* [Task to carry out]: What you return should be the lines of the data containing "ideal", each in full.

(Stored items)
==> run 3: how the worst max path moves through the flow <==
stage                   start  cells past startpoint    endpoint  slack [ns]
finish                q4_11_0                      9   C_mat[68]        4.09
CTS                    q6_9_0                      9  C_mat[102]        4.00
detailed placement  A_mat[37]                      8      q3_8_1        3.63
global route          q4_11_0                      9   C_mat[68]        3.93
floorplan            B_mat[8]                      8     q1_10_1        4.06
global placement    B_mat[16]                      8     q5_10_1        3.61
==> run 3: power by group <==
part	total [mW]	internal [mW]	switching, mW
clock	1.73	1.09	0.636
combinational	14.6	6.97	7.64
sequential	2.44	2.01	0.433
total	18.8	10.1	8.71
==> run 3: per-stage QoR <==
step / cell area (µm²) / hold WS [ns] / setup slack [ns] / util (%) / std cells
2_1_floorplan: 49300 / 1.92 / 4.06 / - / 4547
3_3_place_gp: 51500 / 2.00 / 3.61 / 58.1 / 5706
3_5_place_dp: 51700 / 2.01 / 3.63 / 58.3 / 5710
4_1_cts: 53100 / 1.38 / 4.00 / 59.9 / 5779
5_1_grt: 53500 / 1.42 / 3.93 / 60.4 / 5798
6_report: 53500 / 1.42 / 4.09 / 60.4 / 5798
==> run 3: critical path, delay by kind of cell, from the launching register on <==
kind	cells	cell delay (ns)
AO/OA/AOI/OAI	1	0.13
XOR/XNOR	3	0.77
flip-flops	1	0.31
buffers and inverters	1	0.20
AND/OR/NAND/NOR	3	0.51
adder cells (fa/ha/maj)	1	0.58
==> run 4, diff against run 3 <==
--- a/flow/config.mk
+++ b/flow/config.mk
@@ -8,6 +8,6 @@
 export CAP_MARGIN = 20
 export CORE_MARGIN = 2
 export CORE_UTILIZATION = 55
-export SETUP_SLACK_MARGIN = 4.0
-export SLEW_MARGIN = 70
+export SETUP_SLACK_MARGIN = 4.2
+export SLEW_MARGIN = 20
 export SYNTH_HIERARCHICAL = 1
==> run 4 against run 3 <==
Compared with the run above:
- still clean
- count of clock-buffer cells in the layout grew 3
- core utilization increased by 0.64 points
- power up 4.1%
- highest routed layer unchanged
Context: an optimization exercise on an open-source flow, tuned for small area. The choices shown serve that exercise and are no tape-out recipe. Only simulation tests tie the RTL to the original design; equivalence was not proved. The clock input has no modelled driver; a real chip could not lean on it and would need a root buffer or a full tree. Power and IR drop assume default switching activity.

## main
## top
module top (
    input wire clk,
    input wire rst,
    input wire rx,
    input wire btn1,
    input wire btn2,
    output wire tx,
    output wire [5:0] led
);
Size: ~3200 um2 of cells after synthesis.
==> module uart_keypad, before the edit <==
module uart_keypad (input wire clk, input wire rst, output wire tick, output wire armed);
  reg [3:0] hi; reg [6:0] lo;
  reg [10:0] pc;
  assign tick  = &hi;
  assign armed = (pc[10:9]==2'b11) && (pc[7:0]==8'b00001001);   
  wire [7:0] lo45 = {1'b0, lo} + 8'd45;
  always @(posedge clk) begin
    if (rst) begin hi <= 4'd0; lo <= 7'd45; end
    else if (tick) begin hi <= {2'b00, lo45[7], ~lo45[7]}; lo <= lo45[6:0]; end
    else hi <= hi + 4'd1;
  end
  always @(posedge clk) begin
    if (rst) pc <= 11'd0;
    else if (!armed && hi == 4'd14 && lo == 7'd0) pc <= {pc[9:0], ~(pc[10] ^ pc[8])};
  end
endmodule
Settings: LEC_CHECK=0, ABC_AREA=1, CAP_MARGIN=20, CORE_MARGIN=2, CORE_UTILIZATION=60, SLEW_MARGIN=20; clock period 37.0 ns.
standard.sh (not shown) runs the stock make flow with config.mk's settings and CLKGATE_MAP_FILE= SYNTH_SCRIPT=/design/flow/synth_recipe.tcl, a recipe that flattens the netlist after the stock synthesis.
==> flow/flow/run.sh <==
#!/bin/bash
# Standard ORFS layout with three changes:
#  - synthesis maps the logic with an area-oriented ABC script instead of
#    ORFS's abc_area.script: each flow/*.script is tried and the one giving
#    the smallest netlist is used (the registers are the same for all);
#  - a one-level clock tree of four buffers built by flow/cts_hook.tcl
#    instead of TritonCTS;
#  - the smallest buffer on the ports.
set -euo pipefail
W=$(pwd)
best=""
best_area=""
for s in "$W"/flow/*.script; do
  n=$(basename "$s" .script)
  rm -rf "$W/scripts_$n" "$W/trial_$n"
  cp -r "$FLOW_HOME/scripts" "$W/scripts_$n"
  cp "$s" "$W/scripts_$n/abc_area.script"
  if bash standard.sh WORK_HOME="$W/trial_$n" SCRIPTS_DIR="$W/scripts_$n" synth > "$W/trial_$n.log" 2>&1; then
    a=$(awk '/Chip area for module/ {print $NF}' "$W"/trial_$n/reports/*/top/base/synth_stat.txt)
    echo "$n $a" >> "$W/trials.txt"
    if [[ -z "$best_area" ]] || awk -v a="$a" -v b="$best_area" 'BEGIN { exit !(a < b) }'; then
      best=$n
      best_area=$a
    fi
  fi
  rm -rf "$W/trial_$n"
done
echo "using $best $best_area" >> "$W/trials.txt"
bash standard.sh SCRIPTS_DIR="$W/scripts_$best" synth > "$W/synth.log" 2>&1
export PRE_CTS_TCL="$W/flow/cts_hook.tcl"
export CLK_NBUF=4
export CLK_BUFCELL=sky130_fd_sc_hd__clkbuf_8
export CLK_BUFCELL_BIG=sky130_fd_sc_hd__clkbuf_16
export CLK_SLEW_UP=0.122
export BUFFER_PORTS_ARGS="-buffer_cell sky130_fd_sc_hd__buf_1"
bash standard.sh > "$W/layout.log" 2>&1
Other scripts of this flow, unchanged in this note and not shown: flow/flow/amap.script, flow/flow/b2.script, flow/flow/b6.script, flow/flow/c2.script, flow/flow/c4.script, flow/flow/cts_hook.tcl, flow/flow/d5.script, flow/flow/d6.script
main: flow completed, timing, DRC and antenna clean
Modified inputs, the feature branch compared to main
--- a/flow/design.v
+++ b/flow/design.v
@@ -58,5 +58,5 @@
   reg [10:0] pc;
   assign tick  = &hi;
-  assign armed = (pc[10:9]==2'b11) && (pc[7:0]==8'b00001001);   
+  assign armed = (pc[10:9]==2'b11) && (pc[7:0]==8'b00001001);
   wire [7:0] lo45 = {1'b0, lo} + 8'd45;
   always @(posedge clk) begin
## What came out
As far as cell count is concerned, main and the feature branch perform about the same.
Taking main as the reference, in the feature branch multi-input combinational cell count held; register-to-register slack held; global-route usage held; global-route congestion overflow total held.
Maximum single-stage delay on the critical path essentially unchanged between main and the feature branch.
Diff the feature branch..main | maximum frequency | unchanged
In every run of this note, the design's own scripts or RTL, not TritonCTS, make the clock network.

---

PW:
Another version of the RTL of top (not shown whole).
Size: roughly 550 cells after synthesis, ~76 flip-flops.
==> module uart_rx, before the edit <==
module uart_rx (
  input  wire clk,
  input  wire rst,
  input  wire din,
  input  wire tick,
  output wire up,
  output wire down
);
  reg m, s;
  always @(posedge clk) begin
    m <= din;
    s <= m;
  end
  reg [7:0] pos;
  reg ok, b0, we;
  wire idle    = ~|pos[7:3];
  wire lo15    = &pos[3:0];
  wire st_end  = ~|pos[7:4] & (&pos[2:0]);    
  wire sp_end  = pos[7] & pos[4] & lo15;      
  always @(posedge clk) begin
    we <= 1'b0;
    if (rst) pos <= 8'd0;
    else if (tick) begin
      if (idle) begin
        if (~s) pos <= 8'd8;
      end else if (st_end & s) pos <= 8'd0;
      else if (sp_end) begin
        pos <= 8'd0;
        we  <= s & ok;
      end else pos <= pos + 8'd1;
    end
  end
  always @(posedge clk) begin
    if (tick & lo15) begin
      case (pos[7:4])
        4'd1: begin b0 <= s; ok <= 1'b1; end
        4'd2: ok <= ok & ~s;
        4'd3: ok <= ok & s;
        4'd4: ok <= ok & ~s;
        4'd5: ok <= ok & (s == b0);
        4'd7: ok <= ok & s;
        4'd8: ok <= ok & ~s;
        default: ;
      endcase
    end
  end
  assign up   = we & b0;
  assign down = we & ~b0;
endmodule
==
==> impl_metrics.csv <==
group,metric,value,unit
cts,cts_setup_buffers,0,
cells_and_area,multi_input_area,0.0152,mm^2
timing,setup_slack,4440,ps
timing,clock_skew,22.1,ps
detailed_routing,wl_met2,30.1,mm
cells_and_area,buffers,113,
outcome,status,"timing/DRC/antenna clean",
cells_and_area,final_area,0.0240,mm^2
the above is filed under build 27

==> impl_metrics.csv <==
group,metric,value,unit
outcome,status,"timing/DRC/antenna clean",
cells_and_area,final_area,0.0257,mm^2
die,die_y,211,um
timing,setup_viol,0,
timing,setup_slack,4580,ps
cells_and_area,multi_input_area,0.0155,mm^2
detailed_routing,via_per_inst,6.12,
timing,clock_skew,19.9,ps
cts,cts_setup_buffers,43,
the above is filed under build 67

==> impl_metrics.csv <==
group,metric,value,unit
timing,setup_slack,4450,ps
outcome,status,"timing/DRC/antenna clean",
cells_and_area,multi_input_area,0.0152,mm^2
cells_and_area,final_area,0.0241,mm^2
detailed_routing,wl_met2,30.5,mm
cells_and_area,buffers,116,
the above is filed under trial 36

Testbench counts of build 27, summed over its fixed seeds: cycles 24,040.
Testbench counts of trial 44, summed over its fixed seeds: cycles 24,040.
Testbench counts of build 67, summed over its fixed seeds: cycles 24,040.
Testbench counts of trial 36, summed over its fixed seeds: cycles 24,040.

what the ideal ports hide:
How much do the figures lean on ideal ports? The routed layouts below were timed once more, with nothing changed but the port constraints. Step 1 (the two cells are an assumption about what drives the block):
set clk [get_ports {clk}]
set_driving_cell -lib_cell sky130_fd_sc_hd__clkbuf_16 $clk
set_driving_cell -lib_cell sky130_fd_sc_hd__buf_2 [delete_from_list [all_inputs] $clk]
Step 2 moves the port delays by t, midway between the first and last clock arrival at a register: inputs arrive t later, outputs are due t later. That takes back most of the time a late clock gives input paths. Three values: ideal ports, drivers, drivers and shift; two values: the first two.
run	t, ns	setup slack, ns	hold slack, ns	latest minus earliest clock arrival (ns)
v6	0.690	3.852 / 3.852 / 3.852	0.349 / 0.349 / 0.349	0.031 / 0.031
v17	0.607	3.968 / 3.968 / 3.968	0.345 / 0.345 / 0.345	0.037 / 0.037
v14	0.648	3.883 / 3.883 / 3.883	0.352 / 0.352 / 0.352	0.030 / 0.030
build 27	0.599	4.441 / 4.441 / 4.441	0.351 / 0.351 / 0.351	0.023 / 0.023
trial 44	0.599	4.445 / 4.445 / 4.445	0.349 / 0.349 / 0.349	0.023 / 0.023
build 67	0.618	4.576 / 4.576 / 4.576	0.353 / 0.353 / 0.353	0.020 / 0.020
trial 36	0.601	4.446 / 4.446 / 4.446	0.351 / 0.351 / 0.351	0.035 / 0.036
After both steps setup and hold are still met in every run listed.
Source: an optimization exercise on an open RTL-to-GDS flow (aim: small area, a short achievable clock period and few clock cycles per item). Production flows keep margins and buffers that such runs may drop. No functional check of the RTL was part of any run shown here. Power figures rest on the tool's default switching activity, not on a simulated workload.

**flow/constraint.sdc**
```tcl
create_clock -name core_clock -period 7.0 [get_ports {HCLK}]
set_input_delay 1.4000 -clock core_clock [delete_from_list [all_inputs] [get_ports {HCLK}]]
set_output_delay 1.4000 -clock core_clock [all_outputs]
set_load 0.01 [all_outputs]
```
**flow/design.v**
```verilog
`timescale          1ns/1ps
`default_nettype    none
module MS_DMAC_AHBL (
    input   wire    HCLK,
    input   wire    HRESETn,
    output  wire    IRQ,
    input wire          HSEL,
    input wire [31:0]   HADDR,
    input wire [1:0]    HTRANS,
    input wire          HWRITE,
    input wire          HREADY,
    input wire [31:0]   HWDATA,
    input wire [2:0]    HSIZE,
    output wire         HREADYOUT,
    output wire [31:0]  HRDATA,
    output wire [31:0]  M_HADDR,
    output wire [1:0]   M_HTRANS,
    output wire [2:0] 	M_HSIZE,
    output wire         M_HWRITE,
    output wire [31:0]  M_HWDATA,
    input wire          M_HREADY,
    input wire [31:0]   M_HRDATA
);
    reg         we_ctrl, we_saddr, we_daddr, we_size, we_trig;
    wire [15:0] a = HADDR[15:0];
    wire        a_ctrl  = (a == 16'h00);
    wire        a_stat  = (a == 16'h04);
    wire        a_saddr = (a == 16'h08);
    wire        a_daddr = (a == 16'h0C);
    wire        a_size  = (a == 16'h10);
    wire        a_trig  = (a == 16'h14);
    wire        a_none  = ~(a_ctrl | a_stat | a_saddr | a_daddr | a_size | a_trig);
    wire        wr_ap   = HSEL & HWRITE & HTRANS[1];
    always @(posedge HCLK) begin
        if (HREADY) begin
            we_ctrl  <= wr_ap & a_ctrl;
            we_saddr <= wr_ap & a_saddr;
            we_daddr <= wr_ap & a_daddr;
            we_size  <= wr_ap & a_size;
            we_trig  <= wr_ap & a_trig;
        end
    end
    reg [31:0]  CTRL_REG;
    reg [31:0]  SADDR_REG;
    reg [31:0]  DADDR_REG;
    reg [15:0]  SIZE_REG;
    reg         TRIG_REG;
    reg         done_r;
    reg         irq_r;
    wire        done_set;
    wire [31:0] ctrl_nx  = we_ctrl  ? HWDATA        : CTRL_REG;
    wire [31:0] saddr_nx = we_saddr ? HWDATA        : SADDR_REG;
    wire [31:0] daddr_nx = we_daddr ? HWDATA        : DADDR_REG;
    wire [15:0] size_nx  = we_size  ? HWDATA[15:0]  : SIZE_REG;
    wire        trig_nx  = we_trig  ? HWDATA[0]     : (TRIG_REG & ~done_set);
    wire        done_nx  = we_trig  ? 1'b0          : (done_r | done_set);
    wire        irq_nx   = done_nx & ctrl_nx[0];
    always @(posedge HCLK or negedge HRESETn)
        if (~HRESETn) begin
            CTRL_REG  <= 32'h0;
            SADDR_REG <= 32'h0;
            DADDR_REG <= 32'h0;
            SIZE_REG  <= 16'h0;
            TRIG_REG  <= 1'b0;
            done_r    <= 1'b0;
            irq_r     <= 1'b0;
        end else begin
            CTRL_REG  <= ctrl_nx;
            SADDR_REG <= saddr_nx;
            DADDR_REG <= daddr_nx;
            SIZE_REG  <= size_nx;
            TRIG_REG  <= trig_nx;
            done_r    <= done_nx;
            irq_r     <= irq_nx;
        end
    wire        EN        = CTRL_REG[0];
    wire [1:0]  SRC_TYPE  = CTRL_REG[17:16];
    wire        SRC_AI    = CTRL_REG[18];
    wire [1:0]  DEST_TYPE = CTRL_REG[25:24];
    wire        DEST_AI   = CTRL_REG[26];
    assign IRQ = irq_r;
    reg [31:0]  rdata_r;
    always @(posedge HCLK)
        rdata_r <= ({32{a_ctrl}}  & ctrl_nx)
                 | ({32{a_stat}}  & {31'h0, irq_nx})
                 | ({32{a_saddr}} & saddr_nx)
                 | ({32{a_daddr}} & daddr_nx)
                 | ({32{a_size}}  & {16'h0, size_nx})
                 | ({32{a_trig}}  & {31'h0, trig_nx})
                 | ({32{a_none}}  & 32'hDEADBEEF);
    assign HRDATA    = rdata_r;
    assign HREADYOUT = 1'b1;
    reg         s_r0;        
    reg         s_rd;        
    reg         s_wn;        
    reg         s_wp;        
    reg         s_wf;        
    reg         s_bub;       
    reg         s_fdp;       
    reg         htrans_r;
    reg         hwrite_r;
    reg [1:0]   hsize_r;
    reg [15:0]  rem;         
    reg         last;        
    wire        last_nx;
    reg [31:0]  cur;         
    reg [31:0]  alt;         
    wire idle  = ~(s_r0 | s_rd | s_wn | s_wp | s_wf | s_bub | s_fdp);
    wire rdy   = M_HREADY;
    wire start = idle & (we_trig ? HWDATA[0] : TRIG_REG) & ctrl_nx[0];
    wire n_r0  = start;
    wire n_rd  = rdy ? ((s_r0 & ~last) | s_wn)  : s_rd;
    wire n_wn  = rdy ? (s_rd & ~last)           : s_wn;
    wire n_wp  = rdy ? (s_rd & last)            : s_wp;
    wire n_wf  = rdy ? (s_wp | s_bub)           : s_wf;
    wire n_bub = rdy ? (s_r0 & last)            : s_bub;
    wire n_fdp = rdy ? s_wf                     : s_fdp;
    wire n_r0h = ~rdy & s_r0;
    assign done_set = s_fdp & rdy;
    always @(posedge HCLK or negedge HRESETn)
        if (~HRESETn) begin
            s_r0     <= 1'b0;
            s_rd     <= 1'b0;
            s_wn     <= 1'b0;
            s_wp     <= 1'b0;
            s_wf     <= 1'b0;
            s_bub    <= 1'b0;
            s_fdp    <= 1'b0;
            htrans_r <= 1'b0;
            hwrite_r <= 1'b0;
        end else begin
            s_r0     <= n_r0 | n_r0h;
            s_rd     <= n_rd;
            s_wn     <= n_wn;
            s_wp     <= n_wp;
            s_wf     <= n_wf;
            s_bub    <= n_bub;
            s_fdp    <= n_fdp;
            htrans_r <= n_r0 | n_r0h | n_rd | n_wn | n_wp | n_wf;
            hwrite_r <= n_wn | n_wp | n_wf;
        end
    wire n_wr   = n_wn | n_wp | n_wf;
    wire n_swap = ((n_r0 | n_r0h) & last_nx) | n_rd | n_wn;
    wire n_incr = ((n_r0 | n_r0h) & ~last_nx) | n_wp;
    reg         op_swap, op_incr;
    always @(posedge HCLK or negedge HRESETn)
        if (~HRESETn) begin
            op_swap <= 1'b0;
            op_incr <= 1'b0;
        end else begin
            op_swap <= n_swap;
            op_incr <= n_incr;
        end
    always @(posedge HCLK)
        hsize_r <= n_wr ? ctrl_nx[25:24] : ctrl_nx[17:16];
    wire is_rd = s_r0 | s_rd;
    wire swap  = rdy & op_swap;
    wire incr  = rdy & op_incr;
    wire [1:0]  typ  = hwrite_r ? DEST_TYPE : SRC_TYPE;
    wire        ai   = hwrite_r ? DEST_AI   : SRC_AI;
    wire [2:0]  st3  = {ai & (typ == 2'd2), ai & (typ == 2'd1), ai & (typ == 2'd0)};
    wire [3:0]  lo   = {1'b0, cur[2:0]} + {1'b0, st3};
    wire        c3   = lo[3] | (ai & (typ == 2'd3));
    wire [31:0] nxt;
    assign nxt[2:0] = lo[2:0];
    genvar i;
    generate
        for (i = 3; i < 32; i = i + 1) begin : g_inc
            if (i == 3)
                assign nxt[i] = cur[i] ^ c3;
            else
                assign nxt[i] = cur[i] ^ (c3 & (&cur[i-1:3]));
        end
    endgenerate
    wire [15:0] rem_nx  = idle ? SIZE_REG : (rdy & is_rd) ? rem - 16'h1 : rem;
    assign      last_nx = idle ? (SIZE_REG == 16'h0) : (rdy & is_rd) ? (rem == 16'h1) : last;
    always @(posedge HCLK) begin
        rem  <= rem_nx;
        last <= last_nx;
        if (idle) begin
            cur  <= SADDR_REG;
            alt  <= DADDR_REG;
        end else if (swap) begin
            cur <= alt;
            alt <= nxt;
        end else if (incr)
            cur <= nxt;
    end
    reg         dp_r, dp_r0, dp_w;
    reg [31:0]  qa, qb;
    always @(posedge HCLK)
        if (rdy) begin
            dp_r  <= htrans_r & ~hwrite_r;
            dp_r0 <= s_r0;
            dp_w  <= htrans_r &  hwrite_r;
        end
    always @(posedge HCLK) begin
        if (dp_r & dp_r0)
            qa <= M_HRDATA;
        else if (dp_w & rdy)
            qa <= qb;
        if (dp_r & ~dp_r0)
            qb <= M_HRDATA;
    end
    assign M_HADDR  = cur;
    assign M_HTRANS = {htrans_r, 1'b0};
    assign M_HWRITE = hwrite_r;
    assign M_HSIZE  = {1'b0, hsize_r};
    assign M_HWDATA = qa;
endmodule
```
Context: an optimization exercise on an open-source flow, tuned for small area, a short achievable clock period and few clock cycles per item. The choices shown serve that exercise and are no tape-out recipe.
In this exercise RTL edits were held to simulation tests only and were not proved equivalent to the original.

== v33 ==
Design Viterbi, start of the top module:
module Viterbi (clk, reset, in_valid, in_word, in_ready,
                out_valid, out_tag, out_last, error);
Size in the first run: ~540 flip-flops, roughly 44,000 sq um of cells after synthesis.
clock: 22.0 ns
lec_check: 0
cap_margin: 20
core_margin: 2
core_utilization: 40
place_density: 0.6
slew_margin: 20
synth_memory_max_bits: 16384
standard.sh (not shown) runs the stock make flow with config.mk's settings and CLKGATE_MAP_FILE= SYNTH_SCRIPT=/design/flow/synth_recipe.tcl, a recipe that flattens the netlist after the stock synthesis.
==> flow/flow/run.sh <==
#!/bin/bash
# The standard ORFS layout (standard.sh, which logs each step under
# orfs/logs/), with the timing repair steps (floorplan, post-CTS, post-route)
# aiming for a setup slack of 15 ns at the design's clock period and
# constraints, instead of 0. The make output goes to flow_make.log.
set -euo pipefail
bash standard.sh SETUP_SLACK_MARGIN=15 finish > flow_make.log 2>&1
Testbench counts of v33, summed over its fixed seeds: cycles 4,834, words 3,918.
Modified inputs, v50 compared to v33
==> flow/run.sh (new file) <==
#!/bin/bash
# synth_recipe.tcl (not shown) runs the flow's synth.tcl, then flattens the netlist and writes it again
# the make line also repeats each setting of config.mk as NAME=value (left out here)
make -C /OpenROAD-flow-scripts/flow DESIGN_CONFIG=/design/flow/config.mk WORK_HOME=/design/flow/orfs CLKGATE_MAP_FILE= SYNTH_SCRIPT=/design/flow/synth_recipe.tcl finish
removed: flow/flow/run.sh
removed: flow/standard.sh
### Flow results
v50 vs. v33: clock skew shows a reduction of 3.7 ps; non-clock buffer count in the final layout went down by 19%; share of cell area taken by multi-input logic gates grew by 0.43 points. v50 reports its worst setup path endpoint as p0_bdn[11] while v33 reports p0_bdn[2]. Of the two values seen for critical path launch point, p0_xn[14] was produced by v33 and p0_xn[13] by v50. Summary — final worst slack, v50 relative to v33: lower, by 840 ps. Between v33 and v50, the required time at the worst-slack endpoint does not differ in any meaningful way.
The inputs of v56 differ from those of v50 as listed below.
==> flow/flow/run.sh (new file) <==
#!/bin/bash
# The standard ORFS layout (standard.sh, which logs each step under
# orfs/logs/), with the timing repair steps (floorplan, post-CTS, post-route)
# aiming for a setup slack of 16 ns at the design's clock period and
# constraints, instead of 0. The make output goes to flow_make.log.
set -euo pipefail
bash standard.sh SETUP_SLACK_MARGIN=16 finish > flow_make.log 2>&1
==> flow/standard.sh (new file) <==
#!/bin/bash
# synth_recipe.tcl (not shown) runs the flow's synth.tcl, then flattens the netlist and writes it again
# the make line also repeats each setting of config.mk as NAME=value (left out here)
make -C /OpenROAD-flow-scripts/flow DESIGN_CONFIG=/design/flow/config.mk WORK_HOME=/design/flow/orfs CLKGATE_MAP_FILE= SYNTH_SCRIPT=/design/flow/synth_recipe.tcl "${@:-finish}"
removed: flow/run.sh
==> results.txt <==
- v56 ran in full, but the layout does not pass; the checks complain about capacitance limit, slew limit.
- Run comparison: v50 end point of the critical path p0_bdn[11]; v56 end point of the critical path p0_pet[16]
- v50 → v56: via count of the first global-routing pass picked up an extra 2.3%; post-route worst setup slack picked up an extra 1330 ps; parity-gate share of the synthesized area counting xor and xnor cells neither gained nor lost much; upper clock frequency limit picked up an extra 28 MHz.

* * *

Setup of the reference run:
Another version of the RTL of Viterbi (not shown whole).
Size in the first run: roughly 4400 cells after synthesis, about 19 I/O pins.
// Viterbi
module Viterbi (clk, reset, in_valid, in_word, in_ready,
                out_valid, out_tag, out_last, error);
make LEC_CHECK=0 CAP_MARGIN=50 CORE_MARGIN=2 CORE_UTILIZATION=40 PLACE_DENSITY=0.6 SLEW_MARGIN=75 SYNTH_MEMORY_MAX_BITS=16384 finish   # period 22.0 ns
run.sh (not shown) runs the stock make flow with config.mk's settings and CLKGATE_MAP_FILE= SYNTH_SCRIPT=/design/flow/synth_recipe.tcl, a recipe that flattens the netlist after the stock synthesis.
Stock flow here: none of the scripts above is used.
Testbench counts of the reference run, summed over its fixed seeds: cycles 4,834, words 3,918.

* [Output for this exercise]:
what the ideal ports hide:
How much do the figures lean on ideal ports? The routed layouts below were timed once more, with nothing changed but the port constraints. Step 1 (the two cells are an assumption about what drives the block):
Step 2 moves the port delays by t, midway between the first and last clock arrival at a register: inputs arrive t later, outputs are due t later. That takes back most of the time a late clock gives input paths. Three values: ideal ports, drivers, drivers and shift; two values: the first two.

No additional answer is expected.